Today, the 18th of Tevet on the Jewish calendar, is the yartzeit (anniversary of the death) of Rabbi Abraham Joshua Heschel, who passed away in 1972.

If you have not read any of Heschel’s works, you should stop right now, and go to Amazon and buy two books: God in Search of Man, and The Sabbath.  It doesn’t matter if you are Jewish, Christian, Muslim, whatever.  Those two books have the power to change what you believe.  And how you believe.

It is incredibly appropriate that Rabbi Heschel’s yartzeit falls during the week that we are reading parshat Shemot, the beginning of the book of Exodus.  Shemot is the beginning of the story of Moses and the Exodus.  Heschel was a rabbi who had a lot in common with Moses.  As we know from the story of Moses, Moses was a mystic — he spoke directly to God; Moses was “the lawgiver,” compelling his people to act righteously; Moses was an activist, not just a speaker, as he personally marched the people out of Egypt.  Heschel was, very fittingly, professor of ethics and mysticism. at the Jewish Theological Seminary.  Like Moses the mystic, he spoke to God, but not only that, he helped many of us figure out how we too could speak to God.  Like Moses, he charged his people to behave ethically.  His daughter Susanna has spoken about how Heschel would be unable to sleep at night because he was so upset over Vietnam.  And like Moses, Heschel was an activist who marched — in his case, the march was in Selma, Alabama, with Rev. Martin Luther King, Jr.

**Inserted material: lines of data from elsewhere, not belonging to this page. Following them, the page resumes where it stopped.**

### src/rtl/fetch_stage.sv
// rtl/fetch_stage.sv - MIPS IF stage: fetch PC, AdEL check and IF/ID register
module fetch_stage #(
    parameter logic [31:0] RESET_PC = 32'h0000_3000,
    parameter logic [31:0] IM_LO    = 32'h0000_3000,
    parameter logic [31:0] IM_HI    = 32'h0000_6FFC,
    parameter logic [4:0]  EXC_ADEL = 5'd4
) (
    input  logic        clk,
    input  logic        reset,
    input  logic        Stall,
    input  logic [31:0] N_PC,
    input  logic        ActivateCP0,
    input  logic        CoolCP0,
    input  logic        Is_Jump_D,
    input  logic [31:0] Instr_IM,
    output logic [31:0] PC_F,
    output logic [31:0] Instr_D,
    output logic [31:0] PC_D,
    output logic [31:0] PC8_D,
    output logic [4:0]  ExcCode_D,
    output logic        BD_D
);

    logic        adel_f;
    logic [31:0] instr_f;
    logic [4:0]  exc_f;
    logic        redirect;

    assign redirect = ActivateCP0 | CoolCP0;

    // An illegal fetch still flows to D as a nop so CP0 sees its PC and BD flag.
    always_comb begin
        adel_f  = (PC_F[1:0] != 2'b00) || (PC_F < IM_LO) || (PC_F > IM_HI);
        instr_f = adel_f ? 32'h0 : Instr_IM;
        exc_f   = adel_f ? EXC_ADEL : 5'd0;
    end

    always_ff @(posedge clk) begin
        if (reset) begin
            PC_F <= RESET_PC;
        end else if (redirect || !Stall) begin
            PC_F <= N_PC;
        end
    end

    // eret has no delay slot, so a redirect discards whatever is in F.
    always_ff @(posedge clk) begin
        if (reset || redirect) begin
            Instr_D   <= 32'h0;
            PC_D      <= 32'h0;
            PC8_D     <= 32'h0;
            ExcCode_D <= 5'd0;
            BD_D      <= 1'b0;
        end else if (!Stall) begin
            Instr_D   <= instr_f;
            PC_D      <= PC_F;
            PC8_D     <= PC_F + 32'd8;
            ExcCode_D <= exc_f;
            BD_D      <= Is_Jump_D;
        end
    end

endmodule
### config.mk
export PLATFORM = sky130hd
export DESIGN_NAME = fetch_stage
export DESIGN_NICKNAME = d
export VERILOG_FILES = /design/src/rtl/fetch_stage.sv
export SDC_FILE = /design/constraint.sdc
export NUM_CORES = 1
export LEC_CHECK = 0
export CAP_MARGIN = 5
export CORE_MARGIN = 1
export CORE_UTILIZATION = 39
export DETAILED_ROUTE_END_ITERATION = 8
export GPL_ROUTABILITY_DRIVEN = 0
export GPL_TIMING_DRIVEN = 0
export PLACE_DENSITY_LB_ADDON = 0.12
export SKIP_LAST_GASP = 1
export SYNTH_ARGS = -nofsm -noshare
export SYNTH_HDL_FRONTEND = slang
export SYNTH_SLANG_ARGS = --single-unit
### constraint.sdc
create_clock -name clk -period 1.7 [get_ports clk]
set_input_delay 0.34 -clock clk [delete_from_list [all_inputs] [get_ports clk]]
set_output_delay 0.34 -clock clk [all_outputs]
set_load 0.02 [all_outputs]
======== Word-level counts from Yosys, hierarchy flattened ========
Index checks and enable logic that the tools add are counted.
cells by class
  add/subtract/negate cells ............... 1
  order comparisons ....................... 2
  mux-type cells .......................... 2
  bitwise logic cells ..................... 1
  reduce and logical (&&, ||, !) cells .... 6
operator list
  kind                                                                            number
  32-bit by 4-bit adder with 32-bit output, second input constant                 1
  32-bit by 15-bit > comparator with 1-bit output, second input constant          1
  32-bit by 14-bit less-than comparator with 1-bit output, second input constant  1
  32-bit 2-to-1 mux                                                               1
  1-bit logical OR                                                                4
  3-bit 2-to-1 mux                                                                1
  2-bit nonzero test                                                              1
  1-bit zero test                                                                 1
  1-bit bitwise OR                                                                1
storage, ports and cells
  register bits ........................... 134
  output and inout port bits .............. 134
  word-level logic and storage cells ...... 18

======== Depth between registers and ports, before layout ========
Gate-level depths: netlist (run 1).
  word-level depth ........................ 4
  depth in mapped cells ................... 7
  depth with buffers taken out ............ 5

======== Worst setup path after synthesis (run 1) ========
OpenSTA, ideal clock, no wires.
  path type ............................... register to register
  start point ............................. register PC_F[12]
  end point ............................... register PC8_D[25]
  arrival ................................. 1.702 ns
  path slack .............................. -0.123 ns
  cell stages (with the launch flop) ...... 8
  path buffers ............................ 3
  cells stage by stage .................... dfxtp_1 buf_4 and4_1 buf_6 nand4_4 buf_6 nor4_1 mux2_2
on the way
  word-level cells in the longest chain between the ends .. 1
RTL lines
  what                                      RTL line  text
  from (decl)                               16        output logic [31:0] PC_F,
  from (signal assigned)                    40        PC_F <= RESET_PC;
  from (signal assigned)                    42        PC_F <= N_PC;
  32-bit by 4-bit adder with 32-bit output  57        PC8_D <= PC_F + 32'd8;
  to (signal assigned)                      57
  to (decl)                                 19        output logic [31:0] PC8_D,
No other way between the ends.
A chain may end at the register's enable or synchronous reset.

======== Worst setup path after layout (run 1) ========
  start point ............................. register PC_F[10]
  end point ............................... register PC8_D[25]
The elaborated chain is that of the path after synthesis.

==> results.sh, run 1 <==
export IMPL_htree_levels=4
export IMPL_rrSetupSlack_ns=0.04
export IMPL_fp_dieW_um=117
export IMPL_slowest_delay_ns=0.40
export IMPL_final_cells=1005
export IMPL_hold_depth=2
export IMPL_synth_xor_area_share_pct=1.86
export IMPL_hold_viol_final=0
export IMPL_yosysWarnings=0
export IMPL_grt_use_total_pct=26.1
export IMPL_dieArea_um2=13700
export IMPL_cp_slowest_cell="dfxtp_2"
export IMPL_status="finished clean"
export IMPL_first_global_vias=4958
export IMPL_wire_per_inst_um=17.7
export IMPL_vias_per_cell=5.26
export IMPL_startpoint="PC_F[10]$_SDFFE_PP0P_"
export IMPL_leakagePower_nw=3.94
export IMPL_antenna_found_initial=0
export IMPL_nets=891
export IMPL_irDropWorstVdd_v=0.000501
export IMPL_worst_pin_slew_ns=0.884
export IMPL_dr_wl_met2_um=8370
export IMPL_slew_violations=0
export IMPL_worst_hold_path_type="in2reg"
export IMPL_num_io_pins=204
export IMPL_cp_num_buf_inv=1
export IMPL_setup_viol=0
export IMPL_cts_num_sinks=127
export IMPL_maxSlewHeadroom_pct=41.0
export IMPL_die_h_um=117
export IMPL_clkTransAtPathRegs_ns=0.05
export IMPL_rows=41
export IMPL_pre_cts_slack_ns=-0.795
export IMPL_syn_to_final_growth_pct=58.4
export IMPL_grt_first_pass_wirelength_um=26600
export IMPL_synth_adder_area_share_pct=0.242
export IMPL_antenna_cells=0
export IMPL_vias=5289
export IMPL_ys_ff_latch=127
export IMPL_io_buffers=197
export IMPL_clk_latency_ns=0.41
export IMPL_cp_start_kind="flop"
export IMPL_overflow=0
export IMPL_drt_total_wl_um=17800
export IMPL_ant_nets=0
export IMPL_dp_hpwl_um=12700
export IMPL_r2r_start="PC_F[10]$_SDFFE_PP0P_"
export IMPL_final_setup_worst_slack_ns=0.0356
export IMPL_syn_inst=590
export IMPL_yosys_area_share_simple_pct=20.3
export IMPL_wl_met3_um=1520
export IMPL_critical_path_top_delay_family="simple AND/OR/NAND/NOR gates"
export IMPL_final_util_pct=64.1
export IMPL_power_density_nw_per_um2=898
export IMPL_rsz0062_at_grt="true"
export IMPL_skew_ns=0.00537
export IMPL_r2r_end="PC8_D[25]$_SDFFE_PP0N_"
export IMPL_clockRootBuffer="clkbuf_16"
export IMPL_synthArstFlopShare_pct=0
export IMPL_grt_max_degree=17
export IMPL_crit_path_end_kind="flop"
export IMPL_cp_depth=5
export IMPL_firstDrtPassIters=7
export IMPL_synth_mux_area_share_pct=6.68
export IMPL_reg2regPathDepth=5
export IMPL_cts_buffers=17
export IMPL_yosys_most_used_dff="dfxtp_1"
export IMPL_avgSynthCellArea_um2=8.76
export IMPL_synth_compound_area_share_pct=15.9
export IMPL_drive_gt1_share_pct=16.8
export IMPL_yosysSeqAreaShare_pct=49.2
export IMPL_wl_met1_um=7510
export IMPL_synth_edf_count=0
export IMPL_syn_cell_area_um2=5170
export IMPL_cts_tree="yes"
export IMPL_crit_type="reg2reg"
export IMPL_netlist_cell_type_count=50
export IMPL_top_layer="met4"
export IMPL_core_region_area_um2=12800
export IMPL_critPathRequiredTime_ns=2.00
export IMPL_drc=0
export IMPL_finalCritPeriodShare_pct=97.9
export IMPL_fmax_ghz=0.601
export IMPL_path_max_fanout=7
export IMPL_period_needed_ns=1.66
export IMPL_dp_cells=962
export IMPL_cp_data_arrival_time_ns=1.96
export IMPL_critPathCapture="PC8_D[25]$_SDFFE_PP0N_"
export IMPL_synth_top_family_by_area="simple AND/OR/NAND/NOR gates"
export IMPL_postCtsHoldBufs=0
export IMPL_first_iter_violations=393
export IMPL_cp_cell_sequence="and3_4 > nand4_4 > buf_6 > nor4_4 > mux2_4"
export IMPL_total_power_mw=7.36
export IMPL_cap_violations=0
export IMPL_tns_ns=0
export IMPL_ctsLongestPathBuffers=2
export IMPL_start_util_pct=40.5
[metrics by stage]
stage                     cell area, um^2  hold WS, ns
after floorplan                      5210        0.464
after global placement               7390        0.449
after detailed placement             7390        0.457
after CTS                            7990        0.346
after global routing                 8190        0.424
final                                8190        0.394
[report_power, final]
group          internal [mW]  switching [mW]  total [mW]
logic                  0.378           0.432       0.810
clock network           2.12            1.27        3.38
registers               3.05           0.112        3.16
total                   5.55            1.81        7.36
[area by class of cell]
type / instances / area (um^2)
Fill cell: 1104 / 4580
Sequential cell: 127 / 2590
Multi-Input combinational cell: 403 / 2520
Timing Repair Buffer: 213 / 2000
Clock buffer: 26 / 489
Buffer: 53 / 295
Tap cell: 172 / 215
Clock inverter: 6 / 57.6
Inverter: 5 / 18.8
[kinds of logic (layout without fill, tap and decap cells)]
group / Yosys count / after routing
compound gates: 126 / 126
xor+xnor: 11 / 11
fa+ha+maj: 1 / 1
buf+inv: 63 / 303
flops: 127 / 127
mux: 34 / 34
other cells: 1 / 4
simple gates: 227 / 227
[state kept, by name (all words and copies together) (netlist names)]
register   count
PC8_D         29
PC_F          32
BD_D           1
PC_D          32
ExcCode_D      1
Instr_D       32
[synthesized netlist by cell type, types with 4 or more instances]
library cell / instances / area share (%)
a21oi_1: 51 / 4.9
a311oi_1: 4 / 0.68
a31oi_1: 7 / 0.85
a32oi_1: 32 / 5.4
and3_1: 4 / 0.48
buf_2: 12 / 1.2
buf_4: 8 / 1.2
clkbuf_1: 33 / 2.4
dfxtp_1: 127 / 49
inv_1: 5 / 0.36
mux2_2: 4 / 0.87
mux2i_1: 30 / 5.8
nand2_1: 90 / 6.5
nand3_1: 8 / 0.77
nand4_1: 6 / 0.73
nor2_1: 72 / 5.2
nor3_1: 7 / 0.68
nor4_1: 12 / 1.5
o21ai_0: 19 / 1.8
xnor2_1: 6 / 1.0
xor2_1: 5 / 0.85
[worst register-to-register path, cell delays in order, from the launching register on]
cell     delay, ns
dfxtp_2       0.40
and3_4        0.25
nand4_4       0.10
buf_6         0.15
nor4_4        0.32
mux2_4        0.33
[per-layer routing]
metal,global-route usage [%],vias up
met5,0,-
met4,10.2,0
met3,7.21,31
met2,41.4,242
met1,33.6,2478
li1,-,2538
[how the worst min path moves through the flow]
stage	start	end	slack, ns
floorplan	N_PC[12]	PC_F[12]$_SDFFE_PP1P_	0.46
global route	reset	PC_F[12]$_SDFFE_PP1P_	0.42
global placement	PC8_D[7]$_SDFFE_PP0N_	PC8_D[7]$_SDFFE_PP0N_	0.45
CTS	reset	PC_F[13]$_SDFFE_PP1P_	0.35
detailed placement	PC8_D[5]$_SDFFE_PP0N_	PC8_D[5]$_SDFFE_PP0N_	0.46
finish	reset	PC_F[12]$_SDFFE_PP1P_	0.39
[layout by cell type (no fill, tap or decap), types with 3 or more instances in the layout]
cell type	count
dlymetal6s2s_1	20
xor2_1	5
a31oi_1	7
nor4_2	3
nor2_1	71
clkbuf_1	20
o21ai_0	19
a32oi_1	32
buf_2	11
dlygate4sd2_1	110
clkinv_2	4
buf_4	27
o31ai_1	3
nor3_1	3
a311oi_1	4
nor3_4	3
nor4_4	4
or4_1	3
mux2_2	3
xnor2_1	6
clkbuf_8	3
dfxtp_4	9
nand3_1	8
clkdlybuf4s50_1	67
dfxtp_2	15
inv_1	5
nand2_1	88
mux2i_1	30
a21oi_1	51
a31o_2	3
conb_1	4
nand4_1	6
nand2b_1	3
nor4_1	5
clkbuf_16	17
clkbuf_4	4
and3_1	3
dfxtp_1	103
clkbuf_2	9
[timing repair]
item                                    in CTS  in global routing
pin swaps                                    2                  5
gates resized for setup                    163                 57
endpoints found under the setup margin     206                126
gates cloned                                 0                  0
setup buffers                                7                  9
No activity file was read; power rests on OpenSTA's default activity.
==> inputs of run 2 (changes only) <==
--- a/config.mk
+++ b/config.mk
@@ -6,8 +6,9 @@
 export NUM_CORES = 1
 export LEC_CHECK = 0
 export CAP_MARGIN = 5
-export CORE_MARGIN = 1
+export CORE_MARGIN = 8
 export CORE_UTILIZATION = 39
+export CTS_CLUSTER_SIZE = 14
 export DETAILED_ROUTE_END_ITERATION = 8
 export GPL_ROUTABILITY_DRIVEN = 0
 export GPL_TIMING_DRIVEN = 0
==> results.sh, run 2 (synthesis gave the netlist of run 1 again) <==
export IMPL_swShare_pct=24.2
export IMPL_cap_violations=0
export IMPL_slew_violations=0
export IMPL_p_int_mw=5.72
export IMPL_dp_cells=966
export IMPL_rows=42
export IMPL_grt_use_total_pct=21.0
export IMPL_clkTransAtPathRegs_ns=0.06
export IMPL_power_density_nw_per_um2=930
export IMPL_clockRootBuffer="clkbuf_16"
export IMPL_crit_type="reg2reg"
export IMPL_grt_first_pass_wirelength_um=29000
export IMPL_period_needed_ns=1.69
export IMPL_crit_path_end_kind="flop"
export IMPL_cts_num_sinks=127
export IMPL_final_setup_worst_slack_ns=0.00814
export IMPL_irDropWorstVdd_v=0.000590
export IMPL_power_share_combinational_pct=10.6
export IMPL_hold_viol_final=0
export IMPL_syn_to_final_growth_pct=57.0
export IMPL_drive_gt1_share_pct=16.4
export IMPL_overflow=0
export IMPL_hold_depth=2
export IMPL_firstDrtPassIters=5
export IMPL_cp_data_arrival_time_ns=1.99
export IMPL_drc=0
export IMPL_p_clk_share_pct=47.5
export IMPL_cts_buffers=17
export IMPL_finalCritPeriodShare_pct=99.5
export IMPL_postCtsHoldBufs=0
export IMPL_ctsLongestPathBuffers=2
export IMPL_worst_hold_path_type="in2reg"
export IMPL_cp_start_kind="flop"
export IMPL_fmax_ghz=0.591
export IMPL_reg_largest_list="Instr_D (32), PC_D (32), PC_F (32)"
export IMPL_final_cells=1001
export IMPL_clk_latency_ns=0.41
export IMPL_start_util_pct=39.5
export IMPL_pre_cts_slack_ns=-0.896
export IMPL_power_frac_seq_pct=41.9
export IMPL_nets=883
export IMPL_ant_nets=0
export IMPL_first_iter_violations=251
export IMPL_rsz0062_at_grt="true"
export IMPL_cts_tree="yes"
export IMPL_grt_max_degree=17
export IMPL_layout_common_cells="125 x dlygate4sd2_1, 105 x dfxtp_1, 88 x nand2_1, 71 x nor2_1, 67 x clkdlybuf4s50_1"
export IMPL_drt_total_wl_um=18500
export IMPL_fp_dieW_um=131
export IMPL_htree_levels=4
export IMPL_final_util_pct=62.0
export IMPL_reg2regPathDepth=6
export IMPL_vias=5275
export IMPL_core_region_area_um2=13100
export IMPL_dieArea_um2=17200
export IMPL_vias_per_cell=5.27
export IMPL_status="finished clean"
export IMPL_antenna_found_initial=0
export IMPL_wire_per_inst_um=18.5
export IMPL_worst_pin_slew_ns=0.778
export IMPL_antenna_cells=0
export IMPL_critPathRequiredTime_ns=2.00
export IMPL_layout_commonest_cell="dlygate4sd2_1"
export IMPL_num_io_pins=204
export IMPL_p_sw_mw=1.83
export IMPL_setup_viol=0
export IMPL_dp_hpwl_um=13800
export IMPL_skew_ns=0.00556
export IMPL_leakagePower_nw=3.68
export IMPL_path_max_fanout=8
export IMPL_io_buffers=197
export IMPL_die_h_um=131
export IMPL_first_global_vias=5295
export IMPL_maxSlewHeadroom_pct=48.1
## run 2: cell count changes in the layout (fill, tap and decap cells not counted), sizes merged
cell / change
clkinvlp: +3
bufinv: +1
dlygate4sd2: +15
buf: -12
dlymetal6s2s: -16
clkdlybuf4s15: +1
## run 2: critical path, cell delays in order (launching register included)
cell and delay [ns]:
dfxtp_2 0.32, buf_2 0.20, and2_2 0.21, nand4_4 0.11, buf_8 0.15, nor4_4 0.21, mux2_2 0.37
## run 2: routing by layer
layer  GRT usage (%)  vias up  wire length [um]
met3            7.13       31              1430
li1                -     2520                 -
met1            24.9     2511              7900
met5               0        -                 0
met2            34.6      213              8820
met4            7.55        0               364
## run 2: cell type report
| cell class | instances | area, um^2 |
|---|---|---|
| Buffer | 54 | 315 |
| Clock buffer | 22 | 484 |
| Clock inverter | 10 | 110 |
| Fill cell | 1164 | 4970 |
| Inverter | 5 | 18.8 |
| Multi-Input combinational cell | 403 | 2500 |
| Sequential cell | 127 | 2590 |
| Tap cell | 176 | 220 |
| Timing Repair Buffer | 204 | 1880 |
## run 2: stage by stage
| step | setup TNS (ns) | total power [mW] | hold slack (ns) | cell area (um^2) |
|---|---|---|---|---|
| 2_1_floorplan | 0 | 3.59 | 0.464 | 5210 |
| 3_3_place_gp | -63.45 | 4.01 | 0.448 | 7400 |
| 3_5_place_dp | -69.22 | 4.03 | 0.455 | 7400 |
| 4_1_cts | -0.758 | 7.58 | 0.369 | 7910 |
| 5_1_grt | -0.403 | 7.81 | 0.372 | 8120 |
| 6_report | 0 | 7.55 | 0.378 | 8120 |
## run 2: worst paths after layout
check	slack [ns]	to	from
max	0.008	PC8_D[25]$_SDFFE_PP0N_	PC_F[18]$_SDFFE_PP0P_
min	0.38	PC_F[13]$_SDFFE_PP1P_	reset
min reg2reg	0.46	PC_D[24]$_SDFFE_PP0N_	PC_D[24]$_SDFFE_PP0N_
max reg2reg	0.008	PC8_D[25]$_SDFFE_PP0N_	PC_F[18]$_SDFFE_PP0P_
## run 2: power by group through the flow
stage	Clock [mW]	Combinational (mW)	Sequential (mW)
floorplan	0	0.312	3.27
global placement	0	0.794	3.22
detailed placement	0	0.807	3.22
CTS	3.65	0.779	3.16
global route	3.77	0.861	3.17
finish	3.58	0.799	3.16
## run 2: repair_timing
action,4_1_cts,5_1_grt
resized for setup,160,59
buffers inserted,0,7
setup endpoints to repair,221,116
pin swaps,0,3
==> inputs of run 3 (changes only) <==
--- a/config.mk
+++ b/config.mk
@@ -7,11 +7,12 @@
 export LEC_CHECK = 0
 export CAP_MARGIN = 5
 export CORE_MARGIN = 8
-export CORE_UTILIZATION = 39
+export CORE_UTILIZATION = 44
 export CTS_CLUSTER_SIZE = 14
 export DETAILED_ROUTE_END_ITERATION = 8
 export GPL_ROUTABILITY_DRIVEN = 0
 export GPL_TIMING_DRIVEN = 0
+export HOLD_SLACK_MARGIN = 0.02
 export PLACE_DENSITY_LB_ADDON = 0.12
 export SKIP_LAST_GASP = 1
 export SYNTH_ARGS = -nofsm -noshare
==> constraint.sdc (replaced) <==
create_clock -name clk -period 1.9 [get_ports clk]
set_input_delay 0.38 -clock clk [delete_from_list [all_inputs] [get_ports clk]]
set_output_delay 0.38 -clock clk [all_outputs]
set_load 0.02 [all_outputs]
==> results.sh, run 3 (synthesis gave the netlist of run 1 again) <==
export IMPL_start_util_pct=45.1
export IMPL_irDropWorstVdd_v=0.000538
export IMPL_core_region_area_um2=11500
export IMPL_p_int_mw=5.12
export IMPL_hold_depth=2
export IMPL_ant_nets=0
export IMPL_final_cells=962
export IMPL_power_frac_seq_pct=41.7
export IMPL_status="finished clean"
export IMPL_worst_pin_slew_ns=0.805
export IMPL_power_share_combinational_pct=10.5
export IMPL_nets=878
export IMPL_cts_num_sinks=127
export IMPL_cts_setup_buffers=0
export IMPL_grt_use_total_pct=22.9
export IMPL_setup_viol=0
export IMPL_grt_first_pass_wirelength_um=28800
export IMPL_die_h_um=124
export IMPL_io_buffers=197
export IMPL_p_sw_mw=1.66
export IMPL_wire_per_inst_um=19.4
export IMPL_cts_tree="yes"
export IMPL_clkTransAtPathRegs_ns=0.05
export IMPL_critPathRequiredTime_ns=2.25
export IMPL_worst_hold_path_type="in2reg"
export IMPL_dieArea_um2=15500
export IMPL_reg_largest_list="Instr_D (32), PC_D (32), PC_F (32)"
export IMPL_rows=39
export IMPL_rsz0062_at_grt="true"
export IMPL_first_global_vias=5195
export IMPL_dp_cells=933
export IMPL_period_needed_ns=1.88
export IMPL_antenna_cells=0
export IMPL_power_density_nw_per_um2=847
export IMPL_path_max_fanout=10
export IMPL_drc=0
export IMPL_p_clk_share_pct=47.8
export IMPL_tns_ns=0
export IMPL_cp_start_kind="flop"
export IMPL_cts_buffers=17
export IMPL_reg2regPathDepth=6
export IMPL_layout_common_cells="167 x clkdlybuf4s50_1, 117 x dfxtp_1, 89 x nand2_1, 71 x nor2_1, 51 x a21oi_1"
export IMPL_finalCritPeriodShare_pct=99.1
export IMPL_first_iter_violations=397
export IMPL_cp_data_arrival_time_ns=2.23
export IMPL_num_io_pins=204
export IMPL_skew_ns=0.00716
export IMPL_vias_per_cell=5.51
export IMPL_cap_violations=0
export IMPL_dp_hpwl_um=13800
export IMPL_syn_to_final_growth_pct=54.9
export IMPL_ctsLongestPathBuffers=2
export IMPL_hold_viol_final=0
export IMPL_layout_commonest_cell="clkdlybuf4s50_1"
export IMPL_leakagePower_nw=3.18
export IMPL_drive_gt1_share_pct=12.5
export IMPL_swShare_pct=24.5
export IMPL_fp_dieW_um=124
export IMPL_fmax_ghz=0.531
export IMPL_crit_type="reg2reg"
export IMPL_htree_levels=4
export IMPL_vias=5297
export IMPL_slew_violations=0
export IMPL_grt_max_degree=17
export IMPL_clockRootBuffer="clkbuf_16"
export IMPL_firstDrtPassIters=6
export IMPL_drt_total_wl_um=18700
export IMPL_crit_path_end_kind="flop"
export IMPL_maxSlewHeadroom_pct=46.3
export IMPL_clk_latency_ns=0.42
export IMPL_overflow=0
export IMPL_antenna_found_initial=1
run 3: cell types whose count changed in the layout (fill, tap and decap cells not counted), sizes merged:
| cell | before | now |
|---|---|---|
| clkdlybuf4s50 | 67 | 167 |
| dlymetal6s2s | 4 | 10 |
| clkdlybuf4s15 | 1 | 0 |
| buf | 30 | 24 |
| clkinv | 4 | 3 |
| clkbuf | 53 | 54 |
| dlygate4sd2 | 125 | 20 |
run 3: area by class of cell:
class | instances | area (um^2)
plain buffers | 56 | 289
flip-flops and latches | 127 | 2560
clock buffers | 22 | 484
multi-input cells | 403 | 2400
well taps | 143 | 179
repair buffers | 197 | 1970
clock inverters | 9 | 109
inverters | 5 | 18.8
fillers | 916 | 3460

There is a PBS segment where you can see some clips of interviews with the great rabbi.

Thanks to google desktop, I know I have 147 documents on my computer which mention Heschel.  Clearly he has influenced my thinking and my theology in a profound way. Heschel had a great way of finding the dialectic in Jewish thought, the diverse poles, and bringing them together in an unexpected way that brings with it new insight.  A few examples:

“God is in need of man for the attainment of His ends, and religion, as Jewish tradition understands it, is a way of serving these ends, of which we are in need, even though we may not be aware of them, ends which we must learn to feel the need of.  Life is a partnership of God and man.”

God in need of man?  There’s a radical idea.  We think of God as being perfect and omnipotent; Heschel shares with us the idea from Kabbalah that God needs us as well.

“A Jew is asked to take a leap of action rather than a leap of thought. He is asked to do more than he understands in order to understand more than he does.”

This is Heschel’s explanation of the teaching in the Talmud about na’aseh v’nishmah, we will do and we will understand, putting doing, following God’s path, ahead of mere intellectual understanding.  Completely the opposite of the way we usually think things work, understand first and then do.  But I love the way he puts it: take a leap of action.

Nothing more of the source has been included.